Yesterday, I found myself at Eindhoven airport. I was going to take a short flight from the Netherlands to the UK, just to go to a concert and unwind. Passing the security check quickly, I decided to take a glance at whatever Duty Free offered. I was quite surprised to witness one of the ghosts of my life—girl magazines!
A child of the 2000s, I wasn’t an avid internet user. While I searched the web occasionally to do my homework, most of my activities were analogue. I read a lot, mostly books but magazines for girls were also important.
These magazines with bright and intriguing covers were informative and pleasant. A curious girl could have found something interesting on her topic of choice, such as music or fashion, and use this new knowledge or remember it for the future. For instance, I loved reading magazines about animals. While I didn’t have a pet, I read about taking care of dogs and imagined having one in the future. (A note from my grown-up self: I’m yet to have a dog.) We fantasised.

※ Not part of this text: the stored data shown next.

--- src/rtl/dmem_pkg.sv ---
// Shared constants and helpers for the memory-stage data access unit.
// Covers func3 codes, FSM encoding, byte masks and access legality.
package dmem_pkg;

   localparam logic [2:0] F3_B  = 3'b000;
   localparam logic [2:0] F3_H  = 3'b001;
   localparam logic [2:0] F3_W  = 3'b010;
   localparam logic [2:0] F3_D  = 3'b011;
   localparam logic [2:0] F3_BU = 3'b100;
   localparam logic [2:0] F3_HU = 3'b101;
   localparam logic [2:0] F3_WU = 3'b110;

   localparam logic [1:0] S_IDLE = 2'd0;
   localparam logic [1:0] S_WAIT = 2'd1;
   localparam logic [1:0] S_DONE = 2'd2;

   localparam logic [7:0] MASK_B = 8'h01;
   localparam logic [7:0] MASK_H = 8'h03;
   localparam logic [7:0] MASK_W = 8'h0F;
   localparam logic [7:0] MASK_D = 8'hFF;

   function automatic logic access_ok(
      input logic       is_store,
      input logic [2:0] f3,
      input logic [2:0] off
   );
      logic ok;
      unique case (f3[1:0])
         2'd0:    ok = 1'b1;
         2'd1:    ok = ~off[0];
         2'd2:    ok = (off[1:0] == 2'd0);
         default: ok = (off == 3'd0);
      endcase
      // 111 is never legal; stores have no unsigned variants
      if (f3 == 3'b111 || (is_store && f3[2])) ok = 1'b0;
      return ok;
   endfunction

   function automatic logic [7:0] byte_mask(input logic [1:0] sz);
      unique case (sz)
         2'd0:    return MASK_B;
         2'd1:    return MASK_H;
         2'd2:    return MASK_W;
         default: return MASK_D;
      endcase
   endfunction

   function automatic logic [63:0] lane_repl(
      input logic [1:0]  sz,
      input logic [63:0] d
   );
      unique case (sz)
         2'd0:    return {8{d[7:0]}};
         2'd1:    return {4{d[15:0]}};
         2'd2:    return {2{d[31:0]}};
         default: return d;
      endcase
   endfunction

endpackage

--- src/rtl/dmem_access_unit_if.sv ---
// Pipeline-side request/response and RAM bus of the data access unit.
// master: pipeline and RAM model; slave: the access unit itself.
interface dmem_access_unit_if #(
   parameter int ADDR_W = 16
);
   logic              req_re;
   logic              req_we;
   logic [63:0]       req_addr;
   logic [63:0]       req_wdata;
   logic [2:0]        req_func3;
   logic              mem_stall;
   logic [63:0]       load_data;
   logic              misaligned;
   logic              ram_en;
   logic [7:0]        ram_we;
   logic [ADDR_W-4:0] ram_addr;
   logic [63:0]       ram_wdata;
   logic [63:0]       ram_rdata;

   modport master (
      output req_re, req_we, req_addr, req_wdata, req_func3, ram_rdata,
      input  mem_stall, load_data, misaligned,
      input  ram_en, ram_we, ram_addr, ram_wdata
   );

   modport slave (
      input  req_re, req_we, req_addr, req_wdata, req_func3, ram_rdata,
      output mem_stall, load_data, misaligned,
      output ram_en, ram_we, ram_addr, ram_wdata
   );
endinterface

--- src/rtl/dmem_load_align.sv ---
// Load data formatter: lane shift by byte offset, then sign/zero extend.
// LD and any unlisted func3 pass the shifted word through.
module dmem_load_align
   import dmem_pkg::*;
(
   input  logic [63:0] rdata,
   input  logic [2:0]  offset,
   input  logic [2:0]  func3,
   output logic [63:0] load_data
);
   logic [63:0] sh;

   always_comb begin
      sh = rdata >> {offset, 3'b000};
      load_data = sh;
      case (func3)
         F3_B:    load_data = {{56{sh[7]}}, sh[7:0]};
         F3_H:    load_data = {{48{sh[15]}}, sh[15:0]};
         F3_W:    load_data = {{32{sh[31]}}, sh[31:0]};
         F3_BU:   load_data = {56'd0, sh[7:0]};
         F3_HU:   load_data = {48'd0, sh[15:0]};
         F3_WU:   load_data = {32'd0, sh[31:0]};
         default: load_data = sh;
      endcase
   end
endmodule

DeAgostini magazines for young collectors were also popular in my hometown. If you had subscribed, you would have received an item for your future collection every week. Magazines accompanied the material things so a child could learn about their collection. Rocks, dolls, cards with characters from favourite TV shows… We searched.
Girl magazines also built communication networks. The bravest ones could write to editors so their question or letter would be published. Magazines were also useful for local communities. Girls could read them together and engage in new activities together. We connected.

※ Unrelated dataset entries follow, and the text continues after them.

### src/rtl/scoreboard_fwd_unit_pkg.sv
// Shared types and constants for the scoreboard/forwarding unit.
package scoreboard_fwd_unit_pkg;

    localparam int unsigned REG_AW_DEF   = 5;
    localparam int unsigned FWD_RF       = 0;
    localparam int unsigned FWD_BYP_BASE = 1;

    typedef logic [REG_AW_DEF-1:0] reg_addr_t;

endpackage

### src/rtl/scoreboard_fwd_unit_fwd_select.sv
// Single-operand bypass priority matcher; the youngest matching stage wins.
module scoreboard_fwd_unit_fwd_select
    import scoreboard_fwd_unit_pkg::*;
#(
    parameter int unsigned NUM_BYP = 2,
    parameter int unsigned REG_AW  = REG_AW_DEF,
    parameter int unsigned SELW    = $clog2(NUM_BYP + 1)
) (
    input  logic [REG_AW-1:0]         rs,
    input  logic [NUM_BYP*REG_AW-1:0] byp_rd,
    input  logic [NUM_BYP-1:0]        byp_we,
    output logic [SELW-1:0]           sel_c
);

    // Scan oldest to youngest so the youngest match is written last.
    always_comb begin
        sel_c = SELW'(FWD_RF);
        if (rs != '0) begin
            for (int j = int'(NUM_BYP) - 1; j >= 0; j--) begin
                if (byp_we[j] && (byp_rd[j*REG_AW +: REG_AW] == rs)) begin
                    sel_c = SELW'(32'(j) + FWD_BYP_BASE);
                end
            end
        end
    end

endmodule

### src/rtl/scoreboard_fwd_unit.sv
// Register scoreboard for long-latency writers plus N-operand/M-stage bypass selection.
// Optional SCOREBOARD_PERF_EN adds stall_cycles and raw_stalls counters.
module scoreboard_fwd_unit
    import scoreboard_fwd_unit_pkg::*;
#(
    parameter int unsigned NUM_SRC = 2,
    parameter int unsigned NUM_BYP = 2,
    parameter int unsigned REG_AW  = REG_AW_DEF,
    parameter int unsigned MAX_OUT = 4,
    parameter int unsigned SELW    = $clog2(NUM_BYP + 1),
    parameter int unsigned CNTW    = $clog2(MAX_OUT + 1)
) (
    input  logic                      clk,
    input  logic                      rst,
    input  logic                      id_valid,
    input  logic [NUM_SRC*REG_AW-1:0] id_rs,
    input  logic [NUM_SRC-1:0]        id_rs_en,
    input  logic [REG_AW-1:0]         id_rd,
    input  logic                      id_regwrite,
    input  logic                      id_long,
    input  logic                      flush,
    input  logic                      wb_done,
    input  logic [REG_AW-1:0]         wb_rd,
    input  logic [NUM_SRC*REG_AW-1:0] ex_rs,
    input  logic [NUM_BYP*REG_AW-1:0] byp_rd,
    input  logic [NUM_BYP-1:0]        byp_we,
    output logic                      stall,
    output logic [NUM_SRC*SELW-1:0]   fwd_sel,
    output logic [CNTW-1:0]           outstanding
`ifdef SCOREBOARD_PERF_EN
    ,
    output logic [31:0]               stall_cycles,
    output logic [31:0]               raw_stalls
`endif
);

    localparam int unsigned NREG = 2 ** REG_AW;

    logic [NREG-1:0] busy_q, busy_d;
    logic [CNTW-1:0] outstanding_q, outstanding_d;
    logic [NREG-1:0] eff_busy;
    logic            raw_hit, waw_hit, cap_hit;
    logic            issue, set_busy, clr_busy;

    // A same-cycle writeback satisfies readers because the register file writes first.
    always_comb begin
        eff_busy = busy_q;
        if (wb_done) begin
            eff_busy[wb_rd] = 1'b0;
        end
    end

    always_comb begin
        raw_hit = 1'b0;
        for (int i = 0; i < int'(NUM_SRC); i++) begin
            if (id_rs_en[i] && eff_busy[id_rs[i*REG_AW +: REG_AW]]) begin
                raw_hit = 1'b1;
            end
        end
        waw_hit  = id_regwrite && eff_busy[id_rd];
        cap_hit  = id_long && id_regwrite && (outstanding_q == CNTW'(MAX_OUT)) && !wb_done;
        stall    = id_valid && !flush && (raw_hit || waw_hit || cap_hit);
        issue    = id_valid && !stall && !flush;
        set_busy = issue && id_regwrite && id_long && (id_rd != '0);
        clr_busy = wb_done && (wb_rd != '0) && busy_q[wb_rd];
    end

    // Set is applied after clear so a same-register set/clear leaves the bit set.
    always_comb begin
        busy_d        = busy_q;
        outstanding_d = outstanding_q;
        if (clr_busy) begin
            busy_d[wb_rd] = 1'b0;
        end
        if (set_busy) begin
            busy_d[id_rd] = 1'b1;
        end
        busy_d[0] = 1'b0;
        case ({set_busy, clr_busy})
            2'b10:   outstanding_d = outstanding_q + CNTW'(1);
            2'b01:   outstanding_d = outstanding_q - CNTW'(1);
            default: outstanding_d = outstanding_q;
        endcase
    end

    always_ff @(posedge clk) begin
        if (rst) begin
            busy_q        <= '0;
            outstanding_q <= '0;
        end else begin
            busy_q        <= busy_d;
            outstanding_q <= outstanding_d;
        end
    end

    assign outstanding = outstanding_q;

    for (genvar i = 0; i < int'(NUM_SRC); i++) begin : g_fwd
        scoreboard_fwd_unit_fwd_select #(
            .NUM_BYP (NUM_BYP),
            .REG_AW  (REG_AW),
            .SELW    (SELW)
        ) u_fwd_select (
            .rs     (ex_rs[i*REG_AW +: REG_AW]),
            .byp_rd (byp_rd),
            .byp_we (byp_we),
            .sel_c  (fwd_sel[i*SELW +: SELW])
        );
    end

`ifdef SCOREBOARD_PERF_EN
    logic [31:0] stall_cycles_q, stall_cycles_d;
    logic [31:0] raw_stalls_q, raw_stalls_d;

    // Saturating event counters.
    always_comb begin
        stall_cycles_d = stall_cycles_q;
        raw_stalls_d   = raw_stalls_q;
        if (stall && (stall_cycles_q != 32'hFFFF_FFFF)) begin
            stall_cycles_d = stall_cycles_q + 32'd1;
        end
        if (stall && raw_hit && (raw_stalls_q != 32'hFFFF_FFFF)) begin
            raw_stalls_d = raw_stalls_q + 32'd1;
        end
    end

    always_ff @(posedge clk) begin
        if (rst) begin
            stall_cycles_q <= '0;
            raw_stalls_q   <= '0;
        end else begin
            stall_cycles_q <= stall_cycles_d;
            raw_stalls_q   <= raw_stalls_d;
        end
    end

    assign stall_cycles = stall_cycles_q;
    assign raw_stalls   = raw_stalls_q;
`endif

endmodule

### config.mk
export PLATFORM = sky130hd
export DESIGN_NAME = scoreboard_fwd_unit
export DESIGN_NICKNAME = d
export VERILOG_FILES = /design/src/rtl/scoreboard_fwd_unit_pkg.sv /design/src/rtl/scoreboard_fwd_unit_fwd_select.sv /design/src/rtl/scoreboard_fwd_unit.sv
export SDC_FILE = /design/constraint.sdc
export NUM_CORES = 1
export LEC_CHECK = 0
export CAP_MARGIN = 20
export CORE_MARGIN = 5
export CORE_UTILIZATION = 50
export CTS_CLUSTER_SIZE = 28
export DETAILED_ROUTE_END_ITERATION = 12
export PLACE_DENSITY = 0.78
export SLEW_MARGIN = 10
export SYNTH_ARGS = -nofsm -noshare
export SYNTH_HDL_FRONTEND = slang
export SYNTH_SLANG_ARGS = --single-unit
### constraint.sdc
create_clock -name clk -period 10.15 [get_ports clk]
set_input_delay 2.03 -clock clk [delete_from_list [all_inputs] [get_ports clk]]
set_output_delay 2.03 -clock clk [all_outputs]
set_load 0.01 [all_outputs]
==> flow_summary.ini <==
[clock_network]
cts_buffer_depth = 2
insertion_delay_ns = 0.30
clk_pin_slew_ns = 0.08
cts_tree = yes
clockRootBuffer = clkbuf_8
cts_hold_buf = 0
clock-sinks = 34
post_cts_resized = 0
post_cts_buffers = 0
cts_buffers = 5
ctsHtreeMaxLevel = 2

[logic_synthesis]
yosysSeqAreaShare_pct = 20.02
netlist_area_mm2 = 0.003400
ys.flop_type = dfxtp_1
synth_common_cells = 34 x dfxtp_1, 30 x o21ai_0, 25 x o22ai_1
yosysMostFrequentCell = dfxtp_1
synth_cells = 410
synth-edff-count = 0
ys_async_sr_fraction_pct = 0
syn_area_per_cell_um2 = 8.291
synth_fp_nets = 463
yosys.area.top_type = dfxtp_1
ys_seq_elements = 34
yosysTopAreaCellShare_pct = 20.02
synth_area_leaders = dfxtp_1 20%, mux4_2 7.9%, mux2i_1 5.0%
yosysWarnings = 0
synth.distinct_cells = 67

[sta]
tightest_slew_ns = 1.049
hold_violations = 0
fin_worst_skew_ns = 0.006198
min_period_ns = 8.060
fin_setup_tns_ns = 0
post-route-period-util_pct = 79.41
rsz0062_at_grt = no
slew_violations = 0
slew_headroom_pct = 29.88
finalSetupViolations = 0
fmax_ghz = 0.1241

[floorplan]
fp.dieW_um = 92.46
die_area_mm2 = 0.008548
fp-row-count = 30
core_region_area_mm2 = 0.006719
ios = 59
dieHeight_um = 92.46
initial_core_util_pct = 50.60

[routing]
remaining_drc_errors = 0
via_per_inst = 7.256
vias = 3824
dr.pass1.iters = 6
wl_per_cell_um = 23.67
routed_wirelength_um = 12470
first_iter_violations = 661
drtAntennaViolNets = 0

[grt]
grt.overflow.total = 0
antenna_found_initial = 0
grt_pass1_vias = 3666
track_usage_pct = 29.30
grt_pass1_wl_um = 19890
grt_max_degree = 35

[setup_path]
slowest_stage = clkdlybuf4s50_1
cp_cell_sequence = clkdlybuf4s50_1 -> nand4b_1 -> o21ai_0 -> o22ai_1 -> a311o_1 -> o211ai_1 -> and4_1 -> a21oi_1 -> clkdlybuf4s50_1
slowest_delay_ns = 1.16
timing.rr.start = busy_q[15]
cp_num_buf_inv = 2
required_ns = 8.12
crit_type = in -> out
crit_family = buffers and inverters
worstPathArrival_ns = 6.03
start_kind = input port
crit_fanout = 25
path_common_cell = clkdlybuf4s50_1
crit_path_end_kind = output port
crit_start = wb_rd[0]

[place]
place_area_mm2 = 0.003965
place_congestion = 1.020
dp_hpwl_um = 9475
portBuffers = 58

[layout]
area_growth_pct = 19.99
n_fill_cell = 611
final_area_mm2 = 0.004079
regArea_um2 = 680.7
layout.nets = 499
drive_above_1_share_pct = 8.949
n_antenna_cell = 0
multi_input_area_mm2 = 0.002540

[power_and_ir_drop]
power.density_mw_per_mm2 = 89.66
ir_worst_vdd_uv = 41.16
power_leakage_nw = 1.309

[worst_hold_path]
worstHoldStart = outstanding[2]
hold_path.class = reg -> reg

[outcome]
status = complete, no violations

[flow_run]
drv_cap = 0
[stage by stage]
stage / util, % / std cells / worst slack (ns) / power, W / hold slack, ns
floorplan: - / 410 / 4.000 / 0.0001943 / 0.4711
global placement: 59.01 / 519 / 2.208 / 0.0002333 / 0.4908
detailed placement: 59.01 / 519 / 2.209 / 0.0002341 / 0.5055
CTS: 60.71 / 527 / 2.187 / 0.0003627 / 0.5173
global route: 60.71 / 527 / 1.787 / 0.0003769 / 0.5613
finish: 60.71 / 527 / 2.090 / 0.0003657 / 0.5206
[power by group]
part	internal, W	switching, W
combinational	0.0000422	0.0000562
clock	0.0000731	0.0000588
sequential	0.000134	0.00000110
[logic make-up (layout without fill, tap and decap cells)]
logic type,Yosys count,in the layout,synth area share (%)
AOI/OAI and AO/OA,135,135,27.53
xor gates and xnor gates,25,25,6.441
adders and majority gates,2,2,0.9569
buffers and inverters,44,81,5.263
DFF,34,34,20.02
muxes,33,33,14.28
and+or+nand+nor,137,137,25.51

I’m very sentimental about magazines for children and teens. I thought of them as an artifact of the past and followed online communities about 2000s printed media to feel nostalgic.
So I was fascinated to see girl magazines at a modern airport. Then I remembered instantly seeing them at airports in other large cities, such as London and Istanbul. Bright colours, “girly” topics like animals, and trinkets attached to the cover became my time machine, my madeleine cake.

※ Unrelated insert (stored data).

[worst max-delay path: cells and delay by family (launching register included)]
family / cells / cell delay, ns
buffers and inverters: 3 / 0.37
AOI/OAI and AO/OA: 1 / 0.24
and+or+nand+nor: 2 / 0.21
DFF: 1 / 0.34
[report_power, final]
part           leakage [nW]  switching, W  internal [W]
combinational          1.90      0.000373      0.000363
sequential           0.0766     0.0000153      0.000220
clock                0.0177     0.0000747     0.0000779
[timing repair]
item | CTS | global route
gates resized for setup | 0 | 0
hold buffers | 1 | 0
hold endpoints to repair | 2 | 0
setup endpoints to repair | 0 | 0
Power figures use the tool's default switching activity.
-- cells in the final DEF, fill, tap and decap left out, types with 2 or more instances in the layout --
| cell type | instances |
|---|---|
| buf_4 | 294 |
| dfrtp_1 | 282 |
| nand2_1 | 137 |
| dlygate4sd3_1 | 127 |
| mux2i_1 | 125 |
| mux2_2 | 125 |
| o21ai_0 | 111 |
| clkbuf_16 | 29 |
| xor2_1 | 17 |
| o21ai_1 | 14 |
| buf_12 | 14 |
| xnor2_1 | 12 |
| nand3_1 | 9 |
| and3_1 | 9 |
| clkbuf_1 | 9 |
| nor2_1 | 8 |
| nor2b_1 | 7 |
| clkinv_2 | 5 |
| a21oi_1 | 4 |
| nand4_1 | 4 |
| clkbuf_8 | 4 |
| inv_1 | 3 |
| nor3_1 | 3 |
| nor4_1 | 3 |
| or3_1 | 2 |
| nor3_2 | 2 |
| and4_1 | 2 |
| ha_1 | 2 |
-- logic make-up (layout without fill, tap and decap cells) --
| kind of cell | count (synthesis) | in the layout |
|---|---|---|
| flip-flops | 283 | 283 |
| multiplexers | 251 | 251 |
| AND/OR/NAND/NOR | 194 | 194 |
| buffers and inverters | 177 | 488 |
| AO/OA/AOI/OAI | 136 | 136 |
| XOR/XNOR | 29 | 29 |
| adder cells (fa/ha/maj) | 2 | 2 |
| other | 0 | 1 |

I don’t speak Dutch so I can’t say exactly what those magazines were about. The covers made me smile, though. Horses, One Direction, Frozen. There was even a magazine about taking care of a baby, with a doll and nappies attached, which immediately made me think whether girls of about nine years old need such kind of magazines now.
An international airport is an ideal example of a non-place. Different people visit it every day to go to different places. Do those magazines sold at liminal spaces represent an idea of a universalised girlhood (which probably does not exist)? Would every girl like them? The professors in my Master’s programme in children’s literature say that creators of children’s media should always be sensitive and attentive to their target audience. I hope that many niches are covered in the magazines and there is a real possibility of choice.
Nonetheless, I was happy to imagine new generations of girls fantasising, searching, and connecting the way I did. Sure, there are a lot of good alternatives to printed press. But the physicality of a magazine makes it appealing and encouraging to play and learn.
Glafira Soldatova
Junior Girl
Girl Museum Inc.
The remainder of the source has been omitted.